* _WHAT YOU NEED TO DO_: Once the line containing "RECOVER_POWER = 25" is found in the records below, return it and each following line exactly, up to and including the line containing "area: 5400 sq um", and nothing else.

* _EXERCISE DATA_:
============================================================

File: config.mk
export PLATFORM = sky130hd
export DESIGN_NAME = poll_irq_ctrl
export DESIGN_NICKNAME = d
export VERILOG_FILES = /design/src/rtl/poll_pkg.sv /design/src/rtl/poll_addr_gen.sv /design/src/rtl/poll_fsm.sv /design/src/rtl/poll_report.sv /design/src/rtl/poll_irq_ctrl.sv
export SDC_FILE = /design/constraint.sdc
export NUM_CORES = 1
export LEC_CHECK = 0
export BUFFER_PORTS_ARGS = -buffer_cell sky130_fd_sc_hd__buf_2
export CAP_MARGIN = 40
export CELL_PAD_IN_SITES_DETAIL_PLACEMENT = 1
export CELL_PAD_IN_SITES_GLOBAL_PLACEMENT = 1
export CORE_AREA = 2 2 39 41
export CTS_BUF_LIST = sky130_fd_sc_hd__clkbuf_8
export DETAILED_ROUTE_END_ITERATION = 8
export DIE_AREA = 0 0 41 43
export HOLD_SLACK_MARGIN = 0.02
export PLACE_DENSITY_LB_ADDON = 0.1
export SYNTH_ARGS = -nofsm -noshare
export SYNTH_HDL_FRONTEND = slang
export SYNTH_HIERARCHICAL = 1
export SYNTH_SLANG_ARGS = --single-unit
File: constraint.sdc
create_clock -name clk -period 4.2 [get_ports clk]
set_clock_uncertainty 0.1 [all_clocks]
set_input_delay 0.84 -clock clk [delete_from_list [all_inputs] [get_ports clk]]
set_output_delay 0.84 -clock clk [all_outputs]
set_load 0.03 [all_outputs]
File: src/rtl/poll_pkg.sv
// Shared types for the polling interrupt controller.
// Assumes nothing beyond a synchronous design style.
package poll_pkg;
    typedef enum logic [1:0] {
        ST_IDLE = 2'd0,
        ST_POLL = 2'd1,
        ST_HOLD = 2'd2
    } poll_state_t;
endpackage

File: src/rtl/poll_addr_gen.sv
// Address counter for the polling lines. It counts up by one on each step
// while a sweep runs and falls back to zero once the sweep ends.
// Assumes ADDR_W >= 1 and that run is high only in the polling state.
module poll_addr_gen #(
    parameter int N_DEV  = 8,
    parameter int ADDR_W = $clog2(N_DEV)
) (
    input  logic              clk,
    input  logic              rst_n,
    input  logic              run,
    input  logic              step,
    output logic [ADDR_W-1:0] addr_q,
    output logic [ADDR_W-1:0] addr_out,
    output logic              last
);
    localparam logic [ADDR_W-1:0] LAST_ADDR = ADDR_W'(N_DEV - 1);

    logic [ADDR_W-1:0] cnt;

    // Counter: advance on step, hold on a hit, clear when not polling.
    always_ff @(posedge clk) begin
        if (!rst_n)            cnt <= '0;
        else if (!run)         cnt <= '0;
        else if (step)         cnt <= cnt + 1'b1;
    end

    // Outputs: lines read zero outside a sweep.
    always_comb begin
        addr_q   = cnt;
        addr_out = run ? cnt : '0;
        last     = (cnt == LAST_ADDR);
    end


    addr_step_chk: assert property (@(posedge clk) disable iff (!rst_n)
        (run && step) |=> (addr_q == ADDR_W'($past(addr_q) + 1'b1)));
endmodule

============================================================

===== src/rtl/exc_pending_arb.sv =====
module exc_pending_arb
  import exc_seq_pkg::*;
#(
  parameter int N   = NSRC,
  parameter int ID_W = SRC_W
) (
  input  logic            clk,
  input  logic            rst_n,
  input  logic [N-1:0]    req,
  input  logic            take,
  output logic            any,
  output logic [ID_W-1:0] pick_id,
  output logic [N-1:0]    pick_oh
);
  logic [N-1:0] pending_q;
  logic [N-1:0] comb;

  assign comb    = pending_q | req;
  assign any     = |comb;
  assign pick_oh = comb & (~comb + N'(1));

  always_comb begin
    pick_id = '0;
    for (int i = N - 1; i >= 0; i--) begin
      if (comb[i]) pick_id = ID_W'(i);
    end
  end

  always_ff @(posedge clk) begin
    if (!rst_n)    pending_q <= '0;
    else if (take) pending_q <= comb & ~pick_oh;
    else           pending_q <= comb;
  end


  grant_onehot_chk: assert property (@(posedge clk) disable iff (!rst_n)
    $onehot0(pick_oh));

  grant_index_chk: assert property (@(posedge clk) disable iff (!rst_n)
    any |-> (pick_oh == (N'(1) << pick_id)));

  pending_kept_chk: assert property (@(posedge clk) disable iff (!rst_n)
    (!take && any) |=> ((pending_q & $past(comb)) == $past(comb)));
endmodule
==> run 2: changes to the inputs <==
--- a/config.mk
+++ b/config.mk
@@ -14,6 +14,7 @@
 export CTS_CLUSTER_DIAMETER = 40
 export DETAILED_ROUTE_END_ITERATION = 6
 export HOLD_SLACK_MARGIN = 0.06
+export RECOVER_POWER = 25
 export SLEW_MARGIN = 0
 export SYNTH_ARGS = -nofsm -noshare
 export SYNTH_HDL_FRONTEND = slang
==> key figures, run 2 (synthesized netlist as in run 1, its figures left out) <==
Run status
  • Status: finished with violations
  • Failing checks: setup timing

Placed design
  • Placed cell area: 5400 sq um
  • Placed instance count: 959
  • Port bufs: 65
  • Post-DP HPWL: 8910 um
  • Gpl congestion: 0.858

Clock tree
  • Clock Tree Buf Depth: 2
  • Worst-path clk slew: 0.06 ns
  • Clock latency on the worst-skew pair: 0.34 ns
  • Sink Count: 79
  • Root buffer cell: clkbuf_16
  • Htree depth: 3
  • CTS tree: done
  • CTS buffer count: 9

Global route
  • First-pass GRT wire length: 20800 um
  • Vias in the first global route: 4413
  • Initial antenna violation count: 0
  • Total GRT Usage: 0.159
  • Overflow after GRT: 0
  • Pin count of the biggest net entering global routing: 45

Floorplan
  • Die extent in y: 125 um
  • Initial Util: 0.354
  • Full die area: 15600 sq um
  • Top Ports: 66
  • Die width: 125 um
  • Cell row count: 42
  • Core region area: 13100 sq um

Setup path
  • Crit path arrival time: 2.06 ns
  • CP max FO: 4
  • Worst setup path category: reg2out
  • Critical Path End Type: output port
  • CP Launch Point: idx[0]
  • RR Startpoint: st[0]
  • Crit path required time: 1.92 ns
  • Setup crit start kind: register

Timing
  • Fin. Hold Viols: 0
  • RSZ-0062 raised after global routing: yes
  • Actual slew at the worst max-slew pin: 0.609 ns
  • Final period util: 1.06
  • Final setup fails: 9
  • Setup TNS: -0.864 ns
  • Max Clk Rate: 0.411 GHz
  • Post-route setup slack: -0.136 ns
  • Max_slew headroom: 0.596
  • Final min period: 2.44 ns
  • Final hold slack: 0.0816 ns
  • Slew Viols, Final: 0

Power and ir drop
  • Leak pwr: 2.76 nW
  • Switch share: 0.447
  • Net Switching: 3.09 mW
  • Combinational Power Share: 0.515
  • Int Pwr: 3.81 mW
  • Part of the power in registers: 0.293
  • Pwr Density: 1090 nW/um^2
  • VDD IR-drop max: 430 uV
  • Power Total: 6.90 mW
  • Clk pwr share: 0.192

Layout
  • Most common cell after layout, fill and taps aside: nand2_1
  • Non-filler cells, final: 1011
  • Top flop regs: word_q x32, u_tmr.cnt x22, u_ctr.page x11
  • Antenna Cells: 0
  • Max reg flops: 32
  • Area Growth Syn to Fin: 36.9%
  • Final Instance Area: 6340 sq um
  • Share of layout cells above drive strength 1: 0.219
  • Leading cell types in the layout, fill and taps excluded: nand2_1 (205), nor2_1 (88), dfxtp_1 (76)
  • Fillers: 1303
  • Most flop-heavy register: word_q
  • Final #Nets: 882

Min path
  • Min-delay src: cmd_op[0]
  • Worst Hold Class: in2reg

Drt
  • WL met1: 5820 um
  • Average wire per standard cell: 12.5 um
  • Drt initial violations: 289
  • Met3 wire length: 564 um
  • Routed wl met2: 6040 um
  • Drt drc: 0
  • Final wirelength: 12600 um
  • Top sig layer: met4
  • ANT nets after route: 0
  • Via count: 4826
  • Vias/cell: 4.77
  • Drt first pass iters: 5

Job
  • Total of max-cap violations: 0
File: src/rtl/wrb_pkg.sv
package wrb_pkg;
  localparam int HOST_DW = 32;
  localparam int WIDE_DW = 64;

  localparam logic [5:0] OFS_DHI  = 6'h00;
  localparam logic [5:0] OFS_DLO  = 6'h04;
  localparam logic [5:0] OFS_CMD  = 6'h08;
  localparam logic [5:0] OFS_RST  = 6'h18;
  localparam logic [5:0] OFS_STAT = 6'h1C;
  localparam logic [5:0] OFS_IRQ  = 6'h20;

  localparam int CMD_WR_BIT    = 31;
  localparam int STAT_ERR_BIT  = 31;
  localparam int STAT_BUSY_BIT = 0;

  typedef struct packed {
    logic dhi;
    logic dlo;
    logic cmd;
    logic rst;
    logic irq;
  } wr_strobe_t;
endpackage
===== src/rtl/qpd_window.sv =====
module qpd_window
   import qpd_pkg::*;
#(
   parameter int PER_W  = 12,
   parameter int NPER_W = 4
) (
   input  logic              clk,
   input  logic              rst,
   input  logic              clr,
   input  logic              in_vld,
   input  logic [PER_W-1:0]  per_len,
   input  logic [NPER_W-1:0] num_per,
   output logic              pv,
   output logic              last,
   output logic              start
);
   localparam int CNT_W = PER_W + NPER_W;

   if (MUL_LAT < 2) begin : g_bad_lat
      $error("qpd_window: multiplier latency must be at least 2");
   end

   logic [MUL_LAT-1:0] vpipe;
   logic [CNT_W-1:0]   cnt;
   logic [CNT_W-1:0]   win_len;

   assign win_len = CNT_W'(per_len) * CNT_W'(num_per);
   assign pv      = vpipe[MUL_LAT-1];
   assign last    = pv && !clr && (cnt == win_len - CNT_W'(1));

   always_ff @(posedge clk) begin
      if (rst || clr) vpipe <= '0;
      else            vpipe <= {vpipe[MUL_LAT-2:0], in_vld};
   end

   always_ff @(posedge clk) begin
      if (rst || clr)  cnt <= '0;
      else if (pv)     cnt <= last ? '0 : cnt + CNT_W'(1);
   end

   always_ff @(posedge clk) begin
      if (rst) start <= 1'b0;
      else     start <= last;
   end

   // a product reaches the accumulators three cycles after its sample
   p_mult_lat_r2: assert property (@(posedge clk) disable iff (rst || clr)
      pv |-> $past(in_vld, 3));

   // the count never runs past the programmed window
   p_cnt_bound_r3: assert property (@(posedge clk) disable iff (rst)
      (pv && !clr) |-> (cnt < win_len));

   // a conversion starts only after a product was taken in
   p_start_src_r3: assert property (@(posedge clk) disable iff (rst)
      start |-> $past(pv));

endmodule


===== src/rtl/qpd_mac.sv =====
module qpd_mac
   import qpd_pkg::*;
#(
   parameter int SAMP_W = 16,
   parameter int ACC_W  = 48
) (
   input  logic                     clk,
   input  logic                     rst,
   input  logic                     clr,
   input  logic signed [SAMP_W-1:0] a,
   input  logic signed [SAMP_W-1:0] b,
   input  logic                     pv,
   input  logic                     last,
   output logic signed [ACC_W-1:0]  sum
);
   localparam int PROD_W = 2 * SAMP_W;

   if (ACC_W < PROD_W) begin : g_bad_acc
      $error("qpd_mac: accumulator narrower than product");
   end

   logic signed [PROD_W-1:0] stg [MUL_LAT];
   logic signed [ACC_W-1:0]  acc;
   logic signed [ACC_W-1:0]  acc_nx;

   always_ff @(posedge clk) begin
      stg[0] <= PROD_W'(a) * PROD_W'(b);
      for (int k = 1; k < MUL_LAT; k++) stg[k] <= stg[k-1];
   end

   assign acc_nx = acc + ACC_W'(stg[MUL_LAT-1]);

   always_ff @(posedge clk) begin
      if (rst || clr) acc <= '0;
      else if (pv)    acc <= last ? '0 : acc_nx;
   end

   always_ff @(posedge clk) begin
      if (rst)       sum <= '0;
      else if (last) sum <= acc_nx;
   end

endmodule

============================================================

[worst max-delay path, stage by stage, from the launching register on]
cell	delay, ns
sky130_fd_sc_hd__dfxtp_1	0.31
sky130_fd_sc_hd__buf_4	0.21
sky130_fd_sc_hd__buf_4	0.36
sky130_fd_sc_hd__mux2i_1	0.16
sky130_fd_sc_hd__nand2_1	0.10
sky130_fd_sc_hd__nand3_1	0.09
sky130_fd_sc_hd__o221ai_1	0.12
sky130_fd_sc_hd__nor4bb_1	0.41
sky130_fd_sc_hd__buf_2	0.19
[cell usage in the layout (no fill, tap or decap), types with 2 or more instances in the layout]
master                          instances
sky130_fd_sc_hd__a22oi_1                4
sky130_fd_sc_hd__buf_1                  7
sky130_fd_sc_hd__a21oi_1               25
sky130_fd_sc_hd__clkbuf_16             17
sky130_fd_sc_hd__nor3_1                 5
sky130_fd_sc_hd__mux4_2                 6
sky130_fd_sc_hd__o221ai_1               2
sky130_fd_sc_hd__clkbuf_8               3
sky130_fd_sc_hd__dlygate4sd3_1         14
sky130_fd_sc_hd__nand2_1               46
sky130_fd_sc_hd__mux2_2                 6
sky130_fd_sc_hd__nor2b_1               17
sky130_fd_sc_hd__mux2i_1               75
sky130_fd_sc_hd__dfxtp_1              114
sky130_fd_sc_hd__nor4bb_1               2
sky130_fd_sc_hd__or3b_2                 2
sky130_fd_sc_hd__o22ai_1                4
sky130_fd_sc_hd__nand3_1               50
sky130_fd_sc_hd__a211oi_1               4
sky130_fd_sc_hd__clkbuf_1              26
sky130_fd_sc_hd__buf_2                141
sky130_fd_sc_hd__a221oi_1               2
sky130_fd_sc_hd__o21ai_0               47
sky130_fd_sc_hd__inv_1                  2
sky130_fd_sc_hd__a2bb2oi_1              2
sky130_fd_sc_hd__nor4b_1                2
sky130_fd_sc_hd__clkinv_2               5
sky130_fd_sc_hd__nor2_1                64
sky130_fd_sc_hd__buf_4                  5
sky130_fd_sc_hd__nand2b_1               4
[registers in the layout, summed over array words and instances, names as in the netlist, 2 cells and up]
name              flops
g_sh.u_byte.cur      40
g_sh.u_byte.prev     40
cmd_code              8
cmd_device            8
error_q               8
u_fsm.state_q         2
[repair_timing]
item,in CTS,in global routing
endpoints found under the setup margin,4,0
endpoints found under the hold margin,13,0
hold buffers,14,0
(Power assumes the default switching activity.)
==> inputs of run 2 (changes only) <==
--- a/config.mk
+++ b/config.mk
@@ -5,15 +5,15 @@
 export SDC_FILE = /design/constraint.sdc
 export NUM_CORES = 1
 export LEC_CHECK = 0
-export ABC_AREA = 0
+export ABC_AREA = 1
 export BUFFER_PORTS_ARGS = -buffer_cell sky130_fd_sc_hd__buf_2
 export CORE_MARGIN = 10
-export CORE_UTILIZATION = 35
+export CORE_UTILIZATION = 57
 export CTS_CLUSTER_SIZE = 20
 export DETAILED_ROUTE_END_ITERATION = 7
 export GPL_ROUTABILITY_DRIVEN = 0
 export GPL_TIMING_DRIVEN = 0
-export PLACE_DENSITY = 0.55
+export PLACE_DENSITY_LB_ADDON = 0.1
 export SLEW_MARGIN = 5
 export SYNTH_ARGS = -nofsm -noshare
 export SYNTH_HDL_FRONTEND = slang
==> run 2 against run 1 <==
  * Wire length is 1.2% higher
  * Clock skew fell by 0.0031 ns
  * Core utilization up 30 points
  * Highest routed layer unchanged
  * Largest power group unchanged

============================================================

* _OUTPUT OF THE EXERCISE_:
+export RECOVER_POWER = 25
 export SLEW_MARGIN = 0
 export SYNTH_ARGS = -nofsm -noshare
 export SYNTH_HDL_FRONTEND = slang
==> key figures, run 2 (synthesized netlist as in run 1, its figures left out) <==
Run status
  • Status: finished with violations
  • Failing checks: setup timing

Placed design
  • Placed cell area: 5400 sq um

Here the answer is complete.